- **ACTIVITY**: Please indicate the number of lines in the listing below that include the string "each"; add nothing else.

- **INFORMATION**:
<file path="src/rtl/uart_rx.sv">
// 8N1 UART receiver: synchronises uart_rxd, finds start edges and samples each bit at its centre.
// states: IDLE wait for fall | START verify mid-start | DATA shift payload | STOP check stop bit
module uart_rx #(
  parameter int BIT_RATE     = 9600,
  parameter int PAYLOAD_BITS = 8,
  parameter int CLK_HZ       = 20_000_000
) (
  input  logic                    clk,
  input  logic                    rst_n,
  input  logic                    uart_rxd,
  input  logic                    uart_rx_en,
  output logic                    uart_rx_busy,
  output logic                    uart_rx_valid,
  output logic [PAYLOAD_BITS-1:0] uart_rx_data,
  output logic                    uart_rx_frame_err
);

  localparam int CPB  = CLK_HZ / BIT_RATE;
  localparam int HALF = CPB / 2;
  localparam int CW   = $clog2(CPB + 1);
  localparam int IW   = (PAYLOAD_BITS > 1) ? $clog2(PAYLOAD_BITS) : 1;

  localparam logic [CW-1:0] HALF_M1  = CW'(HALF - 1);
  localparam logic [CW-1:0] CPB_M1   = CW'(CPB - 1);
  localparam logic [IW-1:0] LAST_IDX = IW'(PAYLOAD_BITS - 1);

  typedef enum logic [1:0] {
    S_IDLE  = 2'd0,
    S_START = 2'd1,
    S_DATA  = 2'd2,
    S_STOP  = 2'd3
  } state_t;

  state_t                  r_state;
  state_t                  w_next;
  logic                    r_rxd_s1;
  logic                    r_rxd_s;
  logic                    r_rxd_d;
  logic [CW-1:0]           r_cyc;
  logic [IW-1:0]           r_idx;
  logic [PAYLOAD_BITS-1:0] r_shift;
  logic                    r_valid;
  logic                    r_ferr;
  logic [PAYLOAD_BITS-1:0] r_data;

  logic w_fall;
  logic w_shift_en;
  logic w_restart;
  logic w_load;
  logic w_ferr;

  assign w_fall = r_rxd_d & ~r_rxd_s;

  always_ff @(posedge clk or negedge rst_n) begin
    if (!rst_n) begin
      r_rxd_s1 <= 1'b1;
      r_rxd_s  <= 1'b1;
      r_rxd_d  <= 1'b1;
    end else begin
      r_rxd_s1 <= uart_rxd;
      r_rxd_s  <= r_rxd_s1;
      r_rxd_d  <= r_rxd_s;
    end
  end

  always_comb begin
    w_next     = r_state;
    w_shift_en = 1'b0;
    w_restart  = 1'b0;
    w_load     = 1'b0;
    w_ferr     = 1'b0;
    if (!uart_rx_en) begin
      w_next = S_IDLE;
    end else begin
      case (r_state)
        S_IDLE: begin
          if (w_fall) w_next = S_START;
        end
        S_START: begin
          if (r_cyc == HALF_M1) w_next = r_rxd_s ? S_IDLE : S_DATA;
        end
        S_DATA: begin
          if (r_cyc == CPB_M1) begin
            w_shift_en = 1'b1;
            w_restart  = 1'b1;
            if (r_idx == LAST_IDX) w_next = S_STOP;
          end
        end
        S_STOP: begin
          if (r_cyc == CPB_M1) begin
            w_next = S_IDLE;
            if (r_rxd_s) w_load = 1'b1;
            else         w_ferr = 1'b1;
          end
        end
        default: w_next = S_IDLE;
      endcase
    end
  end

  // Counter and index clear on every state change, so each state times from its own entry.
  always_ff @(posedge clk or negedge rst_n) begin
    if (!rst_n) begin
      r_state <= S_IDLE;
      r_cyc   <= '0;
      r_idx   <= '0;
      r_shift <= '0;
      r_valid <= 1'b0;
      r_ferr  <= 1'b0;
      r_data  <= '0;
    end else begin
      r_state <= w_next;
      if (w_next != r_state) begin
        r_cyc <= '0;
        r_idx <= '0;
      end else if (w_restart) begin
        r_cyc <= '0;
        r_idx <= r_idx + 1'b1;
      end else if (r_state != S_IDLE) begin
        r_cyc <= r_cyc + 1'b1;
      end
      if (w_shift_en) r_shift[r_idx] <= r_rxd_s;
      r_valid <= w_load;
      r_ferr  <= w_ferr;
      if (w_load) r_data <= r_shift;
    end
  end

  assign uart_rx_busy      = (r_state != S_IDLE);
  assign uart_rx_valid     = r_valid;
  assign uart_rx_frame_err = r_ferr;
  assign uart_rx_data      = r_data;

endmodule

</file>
* * *
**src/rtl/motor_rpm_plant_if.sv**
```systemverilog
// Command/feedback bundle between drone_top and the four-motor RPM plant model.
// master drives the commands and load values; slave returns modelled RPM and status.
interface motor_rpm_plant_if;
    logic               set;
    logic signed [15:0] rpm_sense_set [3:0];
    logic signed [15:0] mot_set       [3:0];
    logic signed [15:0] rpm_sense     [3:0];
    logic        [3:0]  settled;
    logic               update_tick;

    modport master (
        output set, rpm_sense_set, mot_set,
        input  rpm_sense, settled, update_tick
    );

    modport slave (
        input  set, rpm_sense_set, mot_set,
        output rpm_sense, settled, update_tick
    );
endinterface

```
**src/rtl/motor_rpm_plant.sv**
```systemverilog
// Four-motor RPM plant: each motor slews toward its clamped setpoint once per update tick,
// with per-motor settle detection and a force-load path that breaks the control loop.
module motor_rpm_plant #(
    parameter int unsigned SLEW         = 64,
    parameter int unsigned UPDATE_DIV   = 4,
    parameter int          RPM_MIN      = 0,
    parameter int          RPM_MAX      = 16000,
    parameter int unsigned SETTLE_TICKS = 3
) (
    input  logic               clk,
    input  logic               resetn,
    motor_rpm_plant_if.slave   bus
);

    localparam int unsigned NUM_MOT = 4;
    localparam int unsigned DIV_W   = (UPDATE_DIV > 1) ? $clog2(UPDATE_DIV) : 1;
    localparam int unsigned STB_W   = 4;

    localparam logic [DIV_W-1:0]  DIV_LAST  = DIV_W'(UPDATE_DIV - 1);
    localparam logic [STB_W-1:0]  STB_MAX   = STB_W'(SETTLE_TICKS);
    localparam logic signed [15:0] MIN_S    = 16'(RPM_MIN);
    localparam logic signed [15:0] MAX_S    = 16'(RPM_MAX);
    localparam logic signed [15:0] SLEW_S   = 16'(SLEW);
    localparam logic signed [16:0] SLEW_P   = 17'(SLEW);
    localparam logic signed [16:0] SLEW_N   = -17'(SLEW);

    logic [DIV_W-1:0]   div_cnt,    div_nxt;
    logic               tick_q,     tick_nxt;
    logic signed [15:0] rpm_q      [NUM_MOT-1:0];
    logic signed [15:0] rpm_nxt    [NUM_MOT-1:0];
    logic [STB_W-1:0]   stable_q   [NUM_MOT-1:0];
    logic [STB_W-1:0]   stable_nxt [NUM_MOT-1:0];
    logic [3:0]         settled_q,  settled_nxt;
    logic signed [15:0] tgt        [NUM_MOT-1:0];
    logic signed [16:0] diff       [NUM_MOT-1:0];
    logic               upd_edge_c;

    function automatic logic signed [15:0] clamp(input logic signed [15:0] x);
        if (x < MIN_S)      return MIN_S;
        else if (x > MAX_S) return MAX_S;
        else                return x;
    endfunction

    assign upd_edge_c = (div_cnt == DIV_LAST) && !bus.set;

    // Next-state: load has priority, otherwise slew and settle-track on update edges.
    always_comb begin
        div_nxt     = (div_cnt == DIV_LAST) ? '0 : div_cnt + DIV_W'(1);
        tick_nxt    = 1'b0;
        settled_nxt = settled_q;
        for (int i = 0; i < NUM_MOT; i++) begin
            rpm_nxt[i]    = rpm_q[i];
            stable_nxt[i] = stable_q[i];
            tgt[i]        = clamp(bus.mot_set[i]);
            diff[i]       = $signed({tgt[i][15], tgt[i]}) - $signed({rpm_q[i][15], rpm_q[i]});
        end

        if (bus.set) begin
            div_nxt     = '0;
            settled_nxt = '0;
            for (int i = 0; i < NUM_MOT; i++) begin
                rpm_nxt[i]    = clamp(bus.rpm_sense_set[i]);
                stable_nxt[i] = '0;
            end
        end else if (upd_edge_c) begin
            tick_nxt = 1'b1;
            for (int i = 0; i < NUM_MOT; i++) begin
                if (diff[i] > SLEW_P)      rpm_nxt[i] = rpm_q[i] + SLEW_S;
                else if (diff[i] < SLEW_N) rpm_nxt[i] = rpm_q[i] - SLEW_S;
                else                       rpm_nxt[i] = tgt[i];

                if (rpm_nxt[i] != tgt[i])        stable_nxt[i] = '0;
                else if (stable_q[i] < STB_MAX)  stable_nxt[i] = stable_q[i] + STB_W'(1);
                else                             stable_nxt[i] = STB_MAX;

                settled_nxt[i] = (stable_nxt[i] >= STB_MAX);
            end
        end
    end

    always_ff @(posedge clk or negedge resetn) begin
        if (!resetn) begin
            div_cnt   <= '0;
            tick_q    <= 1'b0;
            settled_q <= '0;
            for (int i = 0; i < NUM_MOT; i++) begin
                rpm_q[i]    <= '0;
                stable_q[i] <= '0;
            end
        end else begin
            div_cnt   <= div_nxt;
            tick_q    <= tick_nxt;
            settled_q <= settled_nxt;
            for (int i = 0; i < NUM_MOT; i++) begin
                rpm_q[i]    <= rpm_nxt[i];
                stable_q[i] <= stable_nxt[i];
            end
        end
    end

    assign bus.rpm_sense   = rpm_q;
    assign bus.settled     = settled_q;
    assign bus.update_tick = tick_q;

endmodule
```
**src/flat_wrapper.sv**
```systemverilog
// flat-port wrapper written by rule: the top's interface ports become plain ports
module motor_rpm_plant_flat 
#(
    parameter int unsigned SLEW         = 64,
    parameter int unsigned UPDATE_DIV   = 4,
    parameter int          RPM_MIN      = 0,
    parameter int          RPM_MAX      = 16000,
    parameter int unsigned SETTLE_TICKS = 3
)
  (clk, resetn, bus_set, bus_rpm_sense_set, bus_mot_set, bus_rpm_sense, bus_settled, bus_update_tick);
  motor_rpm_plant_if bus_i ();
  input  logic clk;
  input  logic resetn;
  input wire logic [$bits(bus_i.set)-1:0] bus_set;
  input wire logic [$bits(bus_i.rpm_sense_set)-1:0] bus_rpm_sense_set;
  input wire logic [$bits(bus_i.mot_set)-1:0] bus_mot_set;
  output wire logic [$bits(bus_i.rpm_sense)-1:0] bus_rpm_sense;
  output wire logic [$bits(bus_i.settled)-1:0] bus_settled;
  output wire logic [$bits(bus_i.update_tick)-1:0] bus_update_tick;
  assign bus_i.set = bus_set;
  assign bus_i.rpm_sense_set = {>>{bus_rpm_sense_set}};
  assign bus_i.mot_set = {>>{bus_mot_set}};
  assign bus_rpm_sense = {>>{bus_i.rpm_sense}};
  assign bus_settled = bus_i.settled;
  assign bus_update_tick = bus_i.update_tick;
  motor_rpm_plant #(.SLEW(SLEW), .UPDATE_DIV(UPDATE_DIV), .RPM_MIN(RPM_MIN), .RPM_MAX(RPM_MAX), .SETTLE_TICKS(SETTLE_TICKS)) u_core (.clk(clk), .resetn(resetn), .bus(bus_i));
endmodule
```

- **RESULT**: 3